Epilepsy is a seizure disorder that is often comorbid with cognitive disabilities. Prolonged-continuous seizures (status epilepticus; SE) increase the risk for the development of temporal lobe epilepsy (TLE) by remodeling synaptic connectivity in vulnerable neuronal networks such as those of the hippocampus. Extensive evidence supports that SE-induced hippocampal synaptodendritic remodeling orchestrated through glutamate excitotoxicity, apoptosis, and aberrant activation from a number of intracellular signaling cascades is linked to the neuronal hyperexcitability that often results in seizures. Despite these findings, the mechanisms that directly impact neural hyperexcitability remain elusive. A prominent hallmark in the histopathology of SE and epilepsy is activation of microglia, which mediate neuroinflammatory and phagocytic responses. It is well known that microglia-mediated neuroinflammatory mechanisms contribute to seizures; however, a gap remains on the potential role of their phagocytic responses. During and after SE microglia make multiple physical contacts with cortical and hippocampal dendrites, a phenomenon that we recently found in human refractory epilepsy. These contacts may result in the phagocytosis of dendritic structures and thereby modification of neuronal connectivity. Recent studies discovered that C1q and C3 proteins from the immune complement system send ?eat-me? signals that guide microglia to phagocytose extranumerary synapses in the normal developing brain.
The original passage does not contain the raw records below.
**src/rtl/memory_operand_fetch.sv**
```systemverilog
// Operand fetch stage: loads up to two memory source operands over a req/ack
// read port, then hands the completed bundle to execute via a valid/ready register.
module memory_operand_fetch #(
  parameter int DATA_W  = 64,
  parameter int ADDR_W  = 64,
  parameter int TIMEOUT = 255
) (
  input  logic              clk,
  input  logic              reset,
  input  logic              inValid,
  output logic              inReady,
  input  logic              isMemoryAccessSrc1In,
  input  logic              isMemoryAccessSrc2In,
  input  logic [ADDR_W-1:0] memoryAddressSrc1In,
  input  logic [ADDR_W-1:0] memoryAddressSrc2In,
  input  logic [DATA_W-1:0] operand1ValIn,
  input  logic [DATA_W-1:0] operand2ValIn,
  input  logic [7:0]        opcodeIn,
  input  logic [3:0]        destRegIn,
  output logic              memReqValid,
  output logic [ADDR_W-1:0] memReqAddr,
  input  logic              memReqReady,
  input  logic              memRespValid,
  input  logic [DATA_W-1:0] memRespData,
  output logic              outValid,
  input  logic              outReady,
  output logic [DATA_W-1:0] operand1ValOut,
  output logic [DATA_W-1:0] operand2ValOut,
  output logic [7:0]        opcodeOut,
  output logic [3:0]        destRegOut,
  output logic              busErrorOut,
  output logic [2:0]        fsm_state
);

  // Handshakes: a transfer happens on a rising edge where valid and ready are
  // both 1; a valid side holds its payload stable until that edge.
  typedef enum logic [2:0] {
    IDLE  = 3'd0,
    REQ1  = 3'd1,
    WAIT1 = 3'd2,
    REQ2  = 3'd3,
    WAIT2 = 3'd4,
    OUT   = 3'd5
  } state_t;

  localparam logic [7:0] LAST_WAIT = 8'(TIMEOUT - 1);

  state_t              state, state_next;
  logic                mem1, mem2;
  logic [ADDR_W-1:0]   addr1, addr2;
  logic [DATA_W-1:0]   op1, op2;
  logic [7:0]          opcode;
  logic [3:0]          dest;
  logic [7:0]          wait_cnt;
  logic                bus_error;
  logic                timed_out;

  assign timed_out = (wait_cnt == LAST_WAIT);

  always_comb begin
    state_next = state;
    case (state)
      IDLE:  if (inValid) begin
               if (isMemoryAccessSrc1In)      state_next = REQ1;
               else if (isMemoryAccessSrc2In) state_next = REQ2;
               else                           state_next = OUT;
             end
      REQ1:  if (memReqReady) state_next = WAIT1;
      WAIT1: if (memRespValid || timed_out) state_next = mem2 ? REQ2 : OUT;
      REQ2:  if (memReqReady) state_next = WAIT2;
      WAIT2: if (memRespValid || timed_out) state_next = OUT;
      OUT:   if (outReady) state_next = IDLE;
      default: state_next = IDLE;
    endcase
  end

  always_ff @(posedge clk) begin
    if (!reset) begin
      state     <= IDLE;
      mem1      <= 1'b0;
      mem2      <= 1'b0;
      addr1     <= '0;
      addr2     <= '0;
      op1       <= '0;
      op2       <= '0;
      opcode    <= '0;
      dest      <= '0;
      wait_cnt  <= '0;
      bus_error <= 1'b0;
    end else begin
      state <= state_next;
      case (state)
        IDLE: if (inValid) begin
          mem1   <= isMemoryAccessSrc1In;
          mem2   <= isMemoryAccessSrc2In;
          addr1  <= memoryAddressSrc1In;
          addr2  <= memoryAddressSrc2In;
          op1    <= operand1ValIn;
          op2    <= operand2ValIn;
          opcode <= opcodeIn;
          dest   <= destRegIn;
        end
        REQ1, REQ2: if (memReqReady) wait_cnt <= '0;
        // A timeout keeps the register value and moves on as if answered.
        WAIT1: begin
          if (memRespValid)   op1       <= memRespData;
          else if (timed_out) bus_error <= 1'b1;
          else                wait_cnt  <= wait_cnt + 8'd1;
        end
        WAIT2: begin
          if (memRespValid)   op2       <= memRespData;
          else if (timed_out) bus_error <= 1'b1;
          else                wait_cnt  <= wait_cnt + 8'd1;
        end
        default: ;
      endcase
    end
  end

  assign inReady        = (state == IDLE) && reset;
  assign memReqValid    = (state == REQ1) || (state == REQ2);
  assign memReqAddr     = (state == REQ2) ? addr2 : addr1;
  assign outValid       = (state == OUT);
  assign operand1ValOut = op1;
  assign operand2ValOut = op2;
  assign opcodeOut      = opcode;
  assign destRegOut     = dest;
  assign busErrorOut    = bus_error;
  assign fsm_state      = state;

endmodule

```
**config.mk**
```make
export PLATFORM = sky130hd
export DESIGN_NAME = memory_operand_fetch
export DESIGN_NICKNAME = d
export VERILOG_FILES = /design/src/rtl/memory_operand_fetch.sv
export SDC_FILE = /design/constraint.sdc
export NUM_CORES = 1
export LEC_CHECK = 0
export CAP_MARGIN = 5
export CORE_AREA = 2 2 212 214
export CTS_CLUSTER_SIZE = 14
export DETAILED_ROUTE_END_ITERATION = 10
export DIE_AREA = 0 0 214 216
export SYNTH_ARGS = -nofsm -noshare
export SYNTH_HDL_FRONTEND = slang
export SYNTH_SLANG_ARGS = --single-unit
export TNS_END_PERCENT = 30
```
**constraint.sdc**
```tcl
create_clock -name clk -period 4 [get_ports clk]
set_input_delay 0.8 -clock clk [delete_from_list [all_inputs] [get_ports clk]]
set_output_delay 0.8 -clock clk [all_outputs]
set_load 0.02 [all_outputs]
```
# After elaboration in Yosys (flattened, before gate mapping)
# Cells that the tools add are included.
# op_classes
eq_ne,17
mux,20
reduce_logical,15
div,0
shifts,0
mul,0
n_addsub,1
n_lt_le_gt_ge,0
bitwise_logic,1
# ops
op,n
$mux 64,4
$pmux 64 s2,2
$mux 3,9
$mux 8,3
$ne 2x2->1 const B,10
$pmux 3 s6,1
$pmux 8 s2,1
$reduce_and 3->1,3
$add 8x1->8 const B,1
$eq 8x8->1 const B,1
$eq 3x2->1 const B,2
$eq 3x3->1 const B,2
$reduce_and 6->1,1
$reduce_bool 2->1,3
$reduce_and 4->1,1
$reduce_or 2->1,2
$eq 3x1->1 const B,1
$logic_not 3->1,1
$logic_or 1x1->1,2
$ne 2x1->1 const B,1
$reduce_and 2->1,1
$logic_and 1x1->1,1
$not 1->1,1
# word_totals
mem_bits_ro,0
ramBits,0
reg_bits,281
input_bits,340
wordCells,64
memories,0
latchBits,0
output_inout_bits,211

# Longest topological paths before layout
# logic_depth
ltp_word,4
depth_mapped,8
mapped_depth_nobuf,6

# Worst setup path after synthesis
# OpenSTA, ideal clock, no wires.
# synth_path
path_type,flip-flop to output port
from,"register state[0], in the netlist fsm_state[0]"
to,output memReqAddr[10]
slack_ns,1.306
required_time_ns,3.200
t_arrival_ns,1.894
path_stages_with_launch,6
n_path_buf,2
cell_sequence,dfxtp_1 > buf_4 > nor2b_1 > nand2_1 > buf_2 > mux2_2
# synth_via
elab_chain_cells,2
# synth_rtl
element,line_no,rtl
start: declaration,48,"state_t state, state_next;"
start signal: assignment,91,state <= state_next;
$eq 3x2->1,122,assign memReqAddr = (state == REQ2) ? addr2 : addr1;
$mux 64,122,
end: declaration,21,"output logic [ADDR_W-1:0] memReqAddr,"
# Every way passes these cells.

# Worst setup path after layout
# layout_path
from,"register state[2], in the netlist fsm_state[2]"
to,output memReqAddr[10]
# The elaborated chain is that of the path after synthesis.

==> results.md <==
- Status: complete, no violations
- Syn_nets: 1691
- Crit. End Element: output port
- Vias per Instance: 4.684
- Num CTS Buffers: 35
- Post-CTS setup buffers: 0
- Reg2Reg Depth: 5
- RSZ-0062 raised after global routing: no
- Number of setup violations in the final report: 0
- Yosys warns: 0
- Total GRT Usage: 19.73%
- # fillers: 4312
- Layout cells sized above 1: 9.984%
- Clock power share: 22.8%
- # H-tree levels: 2
- # DRC: 0
- Chip height: 216 um
- Pwr dens: 716.6 mW/mm2
- Post-synthesis sequential area ratio: 46.36%
- Gr ovfl total: 0
- Switch Pwr: 5.428 mW
- Yosys cell types: 43
- Most frequent cells in the layout: 550 x clkdlybuf4s50_1, 288 x nand2_1, 281 x dfxtp_1
- Starting density of the core: 27.68%
- Max Clk Rate: 268.6 MHz
- FF/Latch Area: 0.005625 mm2
- FF+latch count, synth: 281
- I/O pins: 551
- Logic pwr share: 47.3%
- CP arrival: 2.92 ns
- Clock Skew: 0.01454 ns
- Die area: 0.04622 mm2
- Post-Syn Area: 0.01214 mm2
- Critical Path Fanout Max: 25
- Core Rows: 77
- Worst slew pin tran: 0.7905 ns
- Iter 0 DRT Violations: 706
- TNS Setup: 0 ns
- Core area: 0.04384 mm2
- Pint: 8.441 mW
- Crit path kind: flop to output port
- Slew Viols, Final: 0
- Final hold violation count: 0
- VDD IR max: 0.5220 mV
- Hold-fix buffers at CTS: 0
- Hold depth: 2
- Initial antenna violation count: 11
- Post-DP HPWL: 34880 um
- Relative slew slack: 47.30%
- First-pass GRT wire length: 70090 um
- Synthesis-to-layout area growth: 59.48%
- Crit path max-delay cell type: dfxtp_1
- Highest Signal Layer: met5
- Routed wl met3: 3972 um
- Clock Path Buffers: 3
- Number of max-cap violations: 0
- Hold crit path type: flop to flop
- Flop pwr share: 29.9%
- Post-synth EDFFs: 0
- Die X: 214 um
- Asr flop ratio synth: 0%
- Avg WL per Cell: 19.22 um
- Final layout net count: 2191
- Syn_area_per_cell: 8.996 um2
- Largest net degree at the start of global routing: 142
- TritonCTS clock tree: yes
- Most common cell after layout, fill and taps aside: clkdlybuf4s50_1
- P_leak: 6.896 nW
- GP Congestion: 0.9103
- Worst hold margin: 0.4518 ns
- Cell Chain, Critical Path: nor2b_1, nand2_4, buf_12, mux2_2, clkdlybuf4s50_1
- Multi-input logic area: 0.005961 mm2
- M1 wire length: 18380 um
- CP peak stage delay: 0.67 ns
- Number of I/O port buffers: 550
- # clock sinks: 281
- Gate Count Post-Synth: 1349
- Routed wire length: 47440 um
- Sw Share: 39.14%
- DR WL met2: 23230 um
- Vias in the first global route: 11530
- Tcrit/Tclk final: 93.06%
- Worst path required time: 3.20 ns
- Vias post-DR: 11560
- CTS clock-pin slew for the worst setup and hold paths: 0.06 ns
- Root buffer cell: clkbuf_16
- ANT nets after route: 0
- Skew-Pair Late Insertion Delay: 0.52 ns
- Most common flop cell mapped by yosys: dfxtp_1
- CP startpoint kind: flop
- Minimum clock period: 3.722 ns
- Pre-Repair DR Iteration Count: 5
==> flip-flops by register name (all words and copies together), names as in the netlist <==
register        count
addr1              64
addr2              64
operand1ValOut     64
operand2ValOut     64
opcodeOut           8
wait_cnt            8
destRegOut          4
fsm_state           3
busErrorOut         1
mem2                1
==> final timing paths <==
kind         slack, ns            endpoint         start
max               0.28      memReqAddr[10]  fsm_state[2]
min reg2reg       0.45        opcodeOut[0]  opcodeOut[0]
min               0.45        opcodeOut[0]  opcodeOut[0]
max reg2reg       1.70  operand2ValOut[54]  fsm_state[2]
==> power groups by stage <==
stage	clock [mW]	combinational, mW	sequential [mW]
2_1_floorplan	0	3.29	4.76
3_5_place_dp	0	6.62	4.19
3_3_place_gp	0	6.53	4.18
4_1_cts	3.25	6.63	4.15
5_1_grt	3.36	7.04	4.25
6_report	3.16	6.57	4.14
==> timing repair <==
action | 4_1_cts | 5_1_grt
endpoints found under the hold margin | 0 | 0
setup endpoints to repair | 0 | 52
gates resized for setup | 0 | 1
==> worst max-delay path: cells and delay by family, from the launching register on <==
family | cells | cell delay [ns]
multiplexers | 1 | 0.36
buffers and inverters | 2 | 0.79
AND/OR/NAND/NOR | 2 | 0.55
flip-flops | 1 | 0.67
==> routing by layer <==
metal / global-route usage, % / vias up
met1: 21.57 / 5340
met4: 9.021 / 16
met3: 6.920 / 94
met2: 34.31 / 424
li1: - / 5687
met5: 0 / -
==> cells in the mapped netlist, types with 4 or more instances <==
library cell,n,area (um2)
a211oi_1,99,743.2
a211oi_2,30,375.4
a21o_1,4,30.03
a21oi_1,146,730.7
and2_1,4,25.02
buf_2,47,235.2
buf_4,12,90.09
clkbuf_1,48,180.2
dfxtp_1,281,5625
inv_1,8,30.03
mux2_2,64,720.7
mux2i_1,132,1321
nand2_1,290,1089
nand3_1,4,20.02
nor2_1,133,499.2
o21ai_0,5,25.02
In addition, C1q and C3 are associated with the pathological removal of hippocampal synaptic structures in models of neurodegenerative disorders. We and others found increases in C1q-C3 mRNA and protein levels in intractable human epilepsy and after SE in experimental models. Therefore, we hypothesized that seizure-induced activation of the immune complement system contributes to hippocampal synaptodendritic modifications that promote neuronal/network hyperexcitability, seizures, and memory deficits. We will pursue the following Aims, Aim1: To characterize complement activation and associated responses in a mouse model of SE and TLE;
Aim2 : To determine the contribution of SE-induced C3 activation to neuronal and synaptodendritic changes in the hippocampus in a mouse model of TLE;
Aim3 : To determine the contribution of SE-induced C3 activation to seizures and hippocampal-dependent memory deficits in a mouse model of TLE. This study will provide a strong framework for understanding the phagocytic role of the innate immune complement system and microglia in the SE-induced generation of epileptic circuits. Our scientific discoveries are likely to provide evidence for the potential therapeutic value of directly modulating the complement cascade to attenuate seizures and cognitive comorbidities in epilepsy. Importantly, because FDA- approved complement inhibitors are currently being used for immunological illnesses in humans, our study may provide evidence to fast track the repurposing of these drugs for their use in epilepsy. 1
Epilepsy is a seizure disorder that is often comorbid with cognitive deficits. Currently available antiepileptic drugs only help suppress seizures in 70-80% of epileptic individuals and do not help with intellectual comorbidities. Thus, the objective of the proposed research is to determine how complement-mediated phagocytic signaling and microglia may contribute to underlying causes of epilepsy and may be potential therapeutic targets.